* _Work order_: Count how many lines below include the word "about". Answer with a number only.

* _Dataset entries_:
From an optimization exercise on the open Yosys and OpenROAD flow, aimed at small area, a short achievable clock period and few clock cycles per item; shortcuts taken in it are not production practice.
The RTL was checked by simulation tests, not by an equivalence proof against the original design.
Power figures rest on the tool's default switching activity, not on a simulated workload.

run A:
// admm_top
module admm_top (
    input  logic        clk,
    input  logic        rst,
    input  logic        chipselect,
    input  logic        read,
    input  logic        write,
    input  logic [7:0]  addr,
    input  logic [31:0] writedata,
    output logic [31:0] readdata
);
Size: about 1200 flip-flops, roughly 0.059 mm^2 of cells after synthesis.
clock: 13.0 ns
lec_check: 0
cap_margin: 20
core_margin: 2
core_utilization: 40
cts_buf_list: sky130_fd_sc_hd__clkbuf_8
slew_margin: 20
standard.sh (not shown) runs the stock make flow with config.mk's settings and CLKGATE_MAP_FILE= SYNTH_SCRIPT=/design/flow/synth_recipe.tcl, a recipe that flattens the netlist after the stock synthesis.
==> flow/flow/run.sh <==
#!/bin/bash
# Standard layout, with timing repair aiming for extra setup slack so the
# critical paths are sized for a shorter period than the 13 ns constraint.
set -euo pipefail
bash standard.sh finish SETUP_SLACK_MARGIN=8 > flow_make.log 2>&1
Testbench counts of run A, summed over its fixed seeds: cycles 12,724, solves 192.
Inputs modified between run A and run B:
- CTS_BUF_LIST removed (was sky130_fd_sc_hd__clkbuf_8)
--- a/flow/flow/run.sh
+++ b/flow/flow/run.sh
@@ -5 +5 @@
-bash standard.sh finish SETUP_SLACK_MARGIN=8 > flow_make.log 2>&1
+bash standard.sh finish SETUP_SLACK_MARGIN=9 > flow_make.log 2>&1
--- outcome ---
Run B against run A: sequential share of cell area shows a reduction of 3.9 points, highest clock rate shows an increase of about 20%, detailed route wirelength on metal2 shows an increase of about 10%.
Between run A and run B, the flow reports global placer's final weighted congestion decreasing slightly.
Here is what was changed in the inputs of run C compared with run B.
- setting CTS_BUF_LIST to sky130_fd_sc_hd__clkbuf_8 for the first time
--- a/flow/flow/run.sh
+++ b/flow/flow/run.sh
@@ -5 +5 @@
-bash standard.sh finish SETUP_SLACK_MARGIN=9 > flow_make.log 2>&1
+bash standard.sh finish SETUP_SLACK_MARGIN=8.5 > flow_make.log 2>&1
Results
The post-route clock period utilization number comes out lower for run B vs run C.
The synthesized cell count of run B and that of run C are within noise of each other.
Between run C and run B, met2 capacity usage during global routing is lower for run C, run B comes in above that.

========
## yarrow
Another version of the RTL of admm_top (not shown whole).
Size in the first run: ~5500 cells after synthesis, roughly 0.060 mm² of cells after synthesis.
clock: 13.0 ns
lec_check: 0
cap_margin: 20
core_margin: 2
core_utilization: 40
slew_margin: 20
==> flow/flow/run.sh <==
#!/bin/bash
# Standard layout, with timing repair aiming for extra setup slack so the
# critical paths are sized for a shorter period than the 13 ns constraint.
set -euo pipefail
bash standard.sh finish SETUP_SLACK_MARGIN=8.6 > flow_make.log 2>&1
Testbench counts of yarrow, summed over its fixed seeds: cycles 12,724, solves 192.
Setup changes, yarrow to lagoon
==> flow/flow/run.sh <==
#!/bin/bash
# Standard layout, with timing repair aiming for extra setup slack so the
# critical paths are sized for a shorter period than the 13 ns constraint.
set -euo pipefail
bash standard.sh finish SETUP_SLACK_MARGIN=8.75 > flow_make.log 2>&1
### Flow results
On sequential share of layout area, the higher figure sits with yarrow, not lagoon. Slowest cell on the critical path: dfrtp_4 -> lagoon, a32oi_4 -> yarrow. Taking yarrow over lagoon, the post-CTS resize count ratio works out to 0.61. lagoon vs. yarrow: count of clock-buffer cells in the layout dropped 3.8%; count of plain and timing-repair buffers higher; total sequential power closely matched the old numbers; first-iteration DRC count now larger; register area comparable. lagoon vs yarrow: total number of nets in the final design up slightly. On share of cell area taken by multi-input logic gates, yarrow and lagoon are basically level. For yarrow, the worst setup path endpoint was u_solver.rd_lo[12], unlike lagoon, where it was u_solver.q2_x[1][2]. NOTE: post-layout instance count excluding filler cells in lagoon exceeds that of yarrow. Total wirelength of the detailed-routed design (higher): lagoon.

========
Setup of branch garnet:
Another version of the RTL of admm_top (not shown whole).
Size in the first run: roughly 5600 cells after synthesis, roughly 1200 flip-flops, roughly 0.061 sq mm of cells after synthesis.
export LEC_CHECK = 0
export CAP_MARGIN = 20
export CORE_MARGIN = 2
export CORE_UTILIZATION = 40
export SLEW_MARGIN = 20
create_clock -name core_clock -period 13.0 [get_ports {clk}]
==> flow/flow/run.sh <==
#!/bin/bash
# Standard layout, with timing repair aiming for extra setup slack so the
# critical paths are sized for a shorter period than the 13 ns constraint.
set -euo pipefail
bash standard.sh finish SETUP_SLACK_MARGIN=8.5 > flow_make.log 2>&1
Testbench counts of branch garnet, summed over its fixed seeds: cycles 12,724, solves 192.
Relative to branch garnet, the following input files were edited for branch ember:
# branch garnet
export LEC_CHECK = 0
export CAP_MARGIN = 20
export CORE_MARGIN = 2
export CORE_UTILIZATION = 40
export SLEW_MARGIN = 20
create_clock -name core_clock -period 13.0 [get_ports {clk}]
# branch ember
export LEC_CHECK = 0
export CAP_MARGIN = 20
export CORE_MARGIN = 2
export CORE_UTILIZATION = 40
export CTS_BUF_LIST = sky130_fd_sc_hd__clkbuf_8
export SLEW_MARGIN = 20
create_clock -name core_clock -period 13.0 [get_ports {clk}]
## What came out
Between branch garnet and branch ember, the total number of multi-input combinational cells figures differ only marginally.
branch ember against branch garnet: worst-case reg-to-reg path depth moved up; sequential power ~0 delta; met2 usage in global routing lost 0.38 points.
Comparing branch garnet with branch ember, the global-route wire length before repair came out essentially unchanged.
From branch garnet to branch ember the numbers moved as follows: global-route usage over all layers roughly the same; total power lower.

========
== build 98 ==
RTL: one of the versions met above, not the one the previous note started from.
For scale: about 5400 cells after synthesis, ~1200 flip-flops, roughly 77 I/O pins, ~0.059 mm2 of cells after synthesis.
Design admm_top, start of the top module:
module admm_top (
    input  logic        clk,
    input  logic        rst,
    input  logic        chipselect,
    input  logic        read,
    input  logic        write,
    input  logic [7:0]  addr,
    input  logic [31:0] writedata,
    output logic [31:0] readdata
);
==> flow/config.mk <==
export PLATFORM = sky130hd
export DESIGN_NAME = admm_top
export DESIGN_NICKNAME = admm_top
export VERILOG_FILES = /design/flow/design.v
export SDC_FILE = /design/flow/constraint.sdc
export NUM_CORES = 4
export LEC_CHECK = 0
export CAP_MARGIN = 5
export CORE_MARGIN = 2
export CORE_UTILIZATION = 40
export CTS_BUF_LIST = sky130_fd_sc_hd__clkbuf_8
export SLEW_MARGIN = 5
==> flow/constraint.sdc <==
create_clock -name core_clock -period 13.0 [get_ports {clk}]
set_input_delay 2.6000 -clock core_clock [delete_from_list [all_inputs] [get_ports {clk}]]
set_output_delay 2.6000 -clock core_clock [all_outputs]
set_load 0.01 [all_outputs]
Scripts as last shown in full above: flow/flow/run.sh
Build 98: flow completed, timing, DRC and antenna clean
Testbench counts of build 98, summed over its fixed seeds: cycles 12,724, solves 192.
Relative to build 98, the following input files were edited for build 58:
- SLEW_MARGIN: 5 -> 20
- CAP_MARGIN: 5 -> 20
- CTS_BUF_LIST: sky130_fd_sc_hd__clkbuf_8 -> unset
--- a/flow/flow/run.sh
+++ b/flow/flow/run.sh
@@ -5 +5 @@
-bash standard.sh finish SETUP_SLACK_MARGIN=8.5 > flow_make.log 2>&1
+bash standard.sh finish SETUP_SLACK_MARGIN=8.75 > flow_make.log 2>&1
==> comparison <==
Build 58 finished end to end and its layout was clean on timing, DRC and antenna. Build 98: no failed stages, no open violations at the end. From build 98 to build 58 the numbers moved as follows: combinational group share of total power comparable; worst clock skew now smaller; post-layout total power now larger; post-synthesis register bit count comparable; worst-case vdd ir drop now larger. Lower final critical-path required period was reported by build 58, not build 98. Comparing build 98 and build 58, the lower fraction of cell area in non-clock buffers is on build 98. Build 58 improves on build 98 in final worst setup slack. Taking build 98 as the reference point, the cell depth of the worst setup path of build 58 rises by 3. In the flow results for build 98 and build 58, the overall fraction of global-route tracks in use is smaller on build 98. In the route summary, build 58 ends up with a via count exceeding that of build 98.
Here is what was changed in the inputs of build 83 compared with build 58.
--- a/flow/flow/run.sh
+++ b/flow/flow/run.sh
@@ -5 +5 @@
-bash standard.sh finish SETUP_SLACK_MARGIN=8.75 > flow_make.log 2>&1
+bash standard.sh finish SETUP_SLACK_MARGIN=8.5 > flow_make.log 2>&1
### Flow results
The net switching component of the power of build 83 falls short of that of build 58 by about 2.5%.
On cell count: between build 83 and build 58, it ends up lower for build 83.
Between build 83 and build 58, it is build 83 whose global-route wire length before repair is lower, by 12000 um.
Delta (build 83 minus build 58): fraction of power consumed by sequential logic higher; share of total power in the clock network higher.

-- afterwards: timing with drivers on the ports --
How much do the figures lean on ideal ports? The routed layouts below were timed once more, with nothing changed but the port constraints.
Step 1 assumes that a clkbuf_16 drives the clock port and a buf_2 every other input.
Step 2 moves the port delays by t, midway between the first and last clock arrival at a register: inputs arrive t later, outputs are due t later. That takes back most of the time a late clock gives input paths.
Three values: ideal, step 1, step 2; two values: the first two.
run | t, ns | setup WS [ns] | pins driven straight from the clock port
run A | 1.006 | 7.787 / 7.814 / 6.808 | 1
run B | 0.837 | 8.697 / 8.532 / 7.695 | 1
run C | 0.978 | 8.409 / 8.414 / 7.436 | 1
yarrow | 0.853 | 8.463 / 8.455 / 7.602 | 1
lagoon | 0.885 | 8.472 / 8.448 / 7.563 | 1
branch garnet | 0.849 | 8.325 / 8.350 / 7.501 | 1
branch ember | 0.990 | 8.201 / 8.222 / 7.233 | 1
build 98 | 1.002 | 8.331 / 8.358 / 7.355 | 1
build 58 | 0.855 | 8.680 / 8.544 / 7.689 | 1
build 83 | 0.855 | 8.371 / 8.290 / 7.434 | 1
After both steps setup and hold are still met in every run listed. For run B, which loses most, drivers alone change the setup slack by -0.165 ns; drivers and shift together by -1.002 ns.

* _Reply_: 4